What this means in practice

The symptoms are familiar: price volatility, negative pricing events, capacity markets bolted on as afterthoughts, and a growing gap between what generators need to stay solvent and what the market is willing to pay them.

These aren’t bugs. They’re the predictable output of a system whose assumptions were invalidated by the thing it was supposed to enable.

The market was designed to optimize fuel-based generation. It’s now being asked to optimize a system where the dominant generators have no fuel cost. That’s not a tuning problem. It’s a model problem.

The structural parallel

This is the same pattern I see in organizations. A system designed for one set of conditions continues operating after those conditions change. Everyone treats the symptoms — the volatility, the misalignment, the workarounds — as problems to solve. Nobody questions whether the model itself is the problem.

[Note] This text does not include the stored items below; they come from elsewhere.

Source: an optimization exercise on an open RTL-to-GDS flow (aim: small area, a short achievable clock period and few clock cycles per item). Production flows keep margins and buffers that such runs may drop.
In this exercise RTL edits were held to simulation tests only and were not proved equivalent to the original.
No activity file was given, so power comes from the tool's default toggle rates.

## design/flow/config.mk

```make
export PLATFORM = sky130hd
export DESIGN_NAME = booth_multiplier
export DESIGN_NICKNAME = booth_multiplier
export VERILOG_FILES = /design/flow/design.v
export SDC_FILE = /design/flow/constraint.sdc
export NUM_CORES = 4
export LEC_CHECK = 0
export CAP_MARGIN = 20
export CORE_MARGIN = 2
export CORE_UTILIZATION = 40
export CTS_BUF_LIST = sky130_fd_sc_hd__clkbuf_4 sky130_fd_sc_hd__clkbuf_8
export SETUP_SLACK_MARGIN = 3.0
export SLEW_MARGIN = 20
export SYNTH_HIERARCHICAL = 1
export SYNTH_MINIMUM_KEEP_SIZE = 0
```

## design/flow/constraint.sdc

```tcl
create_clock -name core_clock -period 6.0 [get_ports {clk}]
set_input_delay 1.2000 -clock core_clock [delete_from_list [all_inputs] [get_ports {clk}]]
set_output_delay 1.2000 -clock core_clock [all_outputs]
set_load 0.01 [all_outputs]
```
Background: an optimization exercise with open tools, aiming at small area. Do not read the settings as production practice.
Only simulation tests tie the RTL to the original design; equivalence was not proved.
No activity file was given, so power comes from the tool's default toggle rates.

$ cat flow/run.sh
#!/bin/bash
# synth_recipe.tcl (not shown) runs the flow's synth.tcl, then flattens the netlist and writes it again
# the make line also repeats each setting of config.mk as NAME=value (left out here)
make -C /OpenROAD-flow-scripts/flow DESIGN_CONFIG=/design/flow/config.mk WORK_HOME=/design/flow/orfs CLKGATE_MAP_FILE= SYNTH_SCRIPT=/design/flow/synth_recipe.tcl finish
$ cat flow/design.v
module PongGame
(
	input CLOCK_50,
	input [3:0] KEY,
	input [9:0] SW,
	output logic VGA_BLANK_N,
	output logic VGA_SYNC_N,
	output logic VGA_HS,
	output logic VGA_VS,
	output logic [7:0] VGA_R,
	output logic [7:0] VGA_G,
	output logic [7:0] VGA_B
);
	function automatic [16:0] add(input [16:0] a, input [16:0] b, input ci);
		logic c;
		c = ci;
		for (int i = 0; i < 17; i++) begin
			add[i] = a[i] ^ b[i] ^ c;
			c = (a[i] & b[i]) | (c & (a[i] ^ b[i]));
		end
	endfunction
	function automatic lt(input [16:0] a, input [16:0] b);
		logic c;
		c = 1'b0;
		for (int i = 0; i < 17; i++)
			c = (~a[i] & b[i]) | (~(a[i] ^ b[i]) & c);
		lt = c;
	endfunction
	function automatic inr(input [16:0] a, input [16:0] lo, input [16:0] hi);
		inr = ~lt(a, lo) & ~lt(hi, a);
	endfunction
	wire rst = SW[9];
	logic [10:0] h;
	logic [9:0]  v;
	wire hEnd = h[10] & h[4];                        
	wire vEnd = v[9] & v[7] & v[4] & v[3] & v[1];    
	always_ff @(posedge CLOCK_50) begin
		h <= (rst | hEnd) ? 11'd0 : 11'(add(17'(h), 17'd0, 1'b1));
		v <= (rst | vEnd) ? 10'd0 : 10'(add(17'(v), 17'd0, hEnd));
	end
	wire visible = lt(17'(h), 17'd800) & lt(17'(v), 17'd600);
	assign VGA_BLANK_N = visible;
	assign VGA_HS = ~inr(17'(h), 17'd856, 17'd975);
	assign VGA_VS = ~inr(17'(v), 17'd637, 17'd642);
	assign VGA_SYNC_N = VGA_HS | VGA_VS;
	logic [5:0] cnt;
	always_ff @(posedge CLOCK_50)
		cnt <= rst ? 6'd0 : 6'(add(17'(cnt), 17'd0, 1'b1));
	wire tick = (cnt == 6'd1);
	logic [9:0] ly, ry;
	wire lUp = ~KEY[2] &  KEY[3];
	wire lDn =  KEY[2] & ~KEY[3];
	wire rUp = ~KEY[0] &  KEY[1];
	wire rDn =  KEY[0] & ~KEY[1];
	wire lInc = lDn & ~(ly[9] & ly[4] & ly[1]);    
	wire lDec = lUp & (|ly[9:1]);                  
	wire rInc = rDn & ~(ry[9] & ry[4] & ry[1]);
	wire rDec = rUp & (|ry[9:1]);
	always_ff @(posedge CLOCK_50) begin
		if (tick) begin
			ly <= 10'(add(17'(ly), 17'({{9{lDec}}, lInc | lDec}), 1'b0));
			ry <= 10'(add(17'(ry), 17'({{9{rDec}}, rInc | rDec}), 1'b0));
		end else if (rst) begin
			ly <= 10'd265;
			ry <= 10'd265;
		end
	end
	logic [15:0] bx;        
	logic [16:0] by;        
	logic        vr;        
	logic [1:0]  vm;        
	logic        vxs, vys;  
	logic [3:0]  lt_, lo_, rt_, ro_;  
	wire [9:0]  left = bx[15:6];
	wire [10:0] top  = by[16:6];
	wire scoreR = (~|bx[15:7]) & vxs;                  
	wire scoreL = ~lt(17'(left), 17'd791) & ~vxs;      
	wire        sel = left[9];                         
	wire [9:0]  bt  = sel ? ry : ly;
	wire [10:0] q   = 11'(add(17'(top), 17'(~{1'b0, bt}), 1'b1));
	wire [10:0] qa = q;
	wire qLow  = ~lt(17'(q), 17'd2039);                 
	wire qHigh = lt(17'(q), 17'd71);                    
	wire dOK   = (qLow | qHigh) & lt(17'(top), 17'd2039);
	wire btLT5 = lt(17'(bt), 17'd5);
	wire btGE3 = ~lt(17'(bt), 17'd3);
	logic [2:0] k;
	always_comb begin
		if      (qLow | lt(17'(qa), 17'd1))  k = 3'd0;
		else if (lt(17'(qa), 17'd11)) k = 3'd1;
		else if (lt(17'(qa), 17'd21)) k = 3'd2;
		else if (lt(17'(qa), 17'd31)) k = 3'd3;
		else if (lt(17'(qa), 17'd41)) k = 3'd4;
		else if (lt(17'(qa), 17'd51)) k = 3'd5;
		else if (lt(17'(qa), 17'd61)) k = 3'd6;
		else                          k = 3'd7;
	end
	wire inSec = dOK & ~((k == 3'd0) & btLT5);
	wire [1:0] km = k[2] ? ~k[1:0] : k[1:0];
	wire V = sel ? (inr(17'(left), 17'd749, 17'd751) & ~vxs)
	             : (inr(17'(left), 17'd39, 17'd41) & vxs);
	wire H = sel ? inr(17'(left), 17'd751, 17'd769)
	             : inr(17'(left), 17'd21, 17'd39);
	wire topHit = inr(17'(q), 17'd2036, 17'd2039) & btGE3 & ~vys;    
	wire botHit = inr(17'(q), 17'd69, 17'd72) & vys;                  
	wire wall = (lt(17'(top), 17'd3) & vys) | (inr(17'(top), 17'd590, 17'd2038) & ~vys);
	wire flip = wall | (~V & H & (topHit | botHit));
	wire paddle = ~wall & V & inSec;
	logic nr, nxs, nys;
	logic [1:0] nm;
	always_comb begin
		nr = vr; nm = vm; nxs = vxs; nys = vys;
		if (flip)
			nys = ~vys;
		else if (paddle) begin
			nr = 1'b0; nm = km; nxs = sel; nys = ~k[2];
		end
	end
	logic [7:0] xmag, ymag, xv, yv;
	always_comb begin
		case (nm)
			2'd0: begin xmag = 8'd59; ymag = 8'd102; end
			2'd1: begin xmag = 8'd77; ymag = 8'd77;  end
			2'd2: begin xmag = 8'd86; ymag = 8'd50;  end
			default: begin xmag = 8'd87; ymag = 8'd23; end
		endcase
		if (nr) begin
			xv = nxs ? 8'hCF : 8'd48;         
			yv = nys ? 8'hD0 : 8'd48;         
		end else begin
			xv = nxs ? ~xmag + 8'd1 : xmag;
			yv = nys ? ~ymag + 8'd1 : ymag;
		end
	end
	wire restart = rst | (tick & (scoreR | scoreL));
	wire [7:0] xadd = tick ? xv : 8'd0;
	wire [7:0] yadd = tick ? yv : 8'd0;
	always_ff @(posedge CLOCK_50) begin
		if (restart) begin
			bx <= 16'd25280;      
			by <= 17'd18880;      
		end else begin
			bx <= 16'(add(17'(bx), 17'({{8{xadd[7]}}, xadd}), 1'b0));
			by <= add(by, {{9{yadd[7]}}, yadd}, 1'b0);
		end
		if (rst) begin
			vr <= 1'b1; vm <= 2'd0; vxs <= 1'b0; vys <= 1'b0;
		end else if (tick) begin
			if (scoreR | scoreL) begin
				vr <= 1'b1; vm <= 2'd0; vxs <= scoreL; vys <= 1'b0;
			end else begin
				vr <= nr; vm <= nm; vxs <= nxs; vys <= nys;
			end
		end
		if (rst) begin
			lt_ <= 4'd0; lo_ <= 4'd0; rt_ <= 4'd0; ro_ <= 4'd0;
		end else if (tick) begin
			if (scoreL) begin
				if (lt_ == 4'd12 && lo_ == 4'd7) begin lt_ <= 4'd0; lo_ <= 4'd0; end
				else if (lo_ == 4'd9) begin lt_ <= 4'(add(17'(lt_), 17'd0, 1'b1)); lo_ <= 4'd0; end
				else lo_ <= 4'(add(17'(lo_), 17'd0, 1'b1));
			end
			if (scoreR) begin
				if (rt_ == 4'd12 && ro_ == 4'd7) begin rt_ <= 4'd0; ro_ <= 4'd0; end
				else if (ro_ == 4'd9) begin rt_ <= 4'(add(17'(rt_), 17'd0, 1'b1)); ro_ <= 4'd0; end
				else ro_ <= 4'(add(17'(ro_), 17'd0, 1'b1));
			end
		end
	end
	wire [11:0] dxb = 12'(add(17'(h), 17'(~{2'b0, left}), 1'b1));    
	wire [11:0] dyb = 12'(add(17'(v), 17'(~{1'b0, top}), 1'b1));     
	wire drawBallV = lt(17'(dxb), 17'd10) & lt(17'(dyb), 17'd10);
	wire ballOrigin = ~|left & ~|top;
	wire [9:0]  bd  = h[9] ? ry : ly;
	wire [10:0] dyp = 11'(add(17'(v), 17'(~{1'b0, bd}), 1'b1));    
	wire barRow = lt(17'(dyp), 17'd70);
	wire drawLBar = inr(17'(h), 17'd30, 17'd39) & barRow;
	wire drawRBar = inr(17'(h), 17'd760, 17'd769) & barRow;
	wire drawLine = inr(17'(h), 17'd397, 17'd400) & ~v[4];
	logic [3:0] dig;
	logic inDig;
	always_comb begin
		dig = 4'd15; inDig = 1'b0;
		if      (inr(17'(h), 17'd320, 17'd344)) begin dig = lt_; inDig = 1'b1; end
		else if (inr(17'(h), 17'd355, 17'd379)) begin dig = lo_; inDig = 1'b1; end
		else if (inr(17'(h), 17'd410, 17'd434)) begin dig = rt_; inDig = 1'b1; end
		else if (inr(17'(h), 17'd445, 17'd469)) begin dig = ro_; inDig = 1'b1; end
	end
	wire xL = inr(17'(h), 17'd320, 17'd327) | inr(17'(h), 17'd355, 17'd362)
	        | inr(17'(h), 17'd410, 17'd417) | inr(17'(h), 17'd445, 17'd452);
	wire xR = inr(17'(h), 17'd336, 17'd344) | inr(17'(h), 17'd371, 17'd379)
	        | inr(17'(h), 17'd426, 17'd434) | inr(17'(h), 17'd461, 17'd469);
	wire yA  = inr(17'(v), 17'd10, 17'd19);
	wire yAC = inr(17'(v), 17'd10, 17'd39);
	wire yC  = inr(17'(v), 17'd30, 17'd39);
	wire yCE = inr(17'(v), 17'd30, 17'd59);
	wire yE  = inr(17'(v), 17'd50, 17'd59);
	logic sa, sb, sc, sd, se, sf, sg;
	always_comb begin
		case (dig)
			4'd0: {sa,sb,sc,sd,se,sf,sg} = 7'b1111110;
			4'd1: {sa,sb,sc,sd,se,sf,sg} = 7'b0000110;
			4'd2: {sa,sb,sc,sd,se,sf,sg} = 7'b1011011;
			4'd3: {sa,sb,sc,sd,se,sf,sg} = 7'b1001111;
			4'd4: {sa,sb,sc,sd,se,sf,sg} = 7'b0100111;
			4'd5: {sa,sb,sc,sd,se,sf,sg} = 7'b1101101;
			4'd6: {sa,sb,sc,sd,se,sf,sg} = 7'b1111101;
			4'd7: {sa,sb,sc,sd,se,sf,sg} = 7'b1000110;
			4'd8: {sa,sb,sc,sd,se,sf,sg} = 7'b1111111;
			4'd9: {sa,sb,sc,sd,se,sf,sg} = 7'b1100111;
			default: {sa,sb,sc,sd,se,sf,sg} = 7'b0000000;
		endcase
	end
	wire drawScore = inDig & ((yA & sa) | (yE & sd) | (yC & sg)
	                        | (xL & ((yAC & sb) | (yCE & sc)))
	                        | (xR & ((yAC & sf) | (yCE & se))));
	wire pBall = visible ? drawBallV : ballOrigin;
	wire pGrey = visible & (drawScore | drawLine);
	wire pLBar = visible & drawLBar;
	wire pRBar = visible & drawRBar;
	always_comb begin
		if (pBall)
			{VGA_R, VGA_G, VGA_B} = {8'hFF, 8'hFF, 8'hFF};
		else if (pGrey)
			{VGA_R, VGA_G, VGA_B} = {8'hA0, 8'hA0, 8'hA0};
		else if (pLBar)
			{VGA_R, VGA_G, VGA_B} = {8'hFF, 8'h60, 8'h60};
		else if (pRBar)
			{VGA_R, VGA_G, VGA_B} = {8'h60, 8'h60, 8'hFF};
		else
			{VGA_R, VGA_G, VGA_B} = 24'h000000;
	end
endmodule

You can’t reform your way from a marginal-cost market to one that properly values flexibility, storage, and demand response. The architecture has to change. The reform conversation keeps trying to make the old model accommodate new physics. The physics don’t care.

What’s actually needed

The market needs to price what actually matters in a renewable-dominant grid: flexibility, reliability, and locational value. Not energy at the margin, but capacity when and where it’s needed.

This isn’t a radical claim. It’s engineering. But it requires admitting that the current architecture isn’t fixable — it’s replaceable. And that’s a harder conversation than tweaking price caps.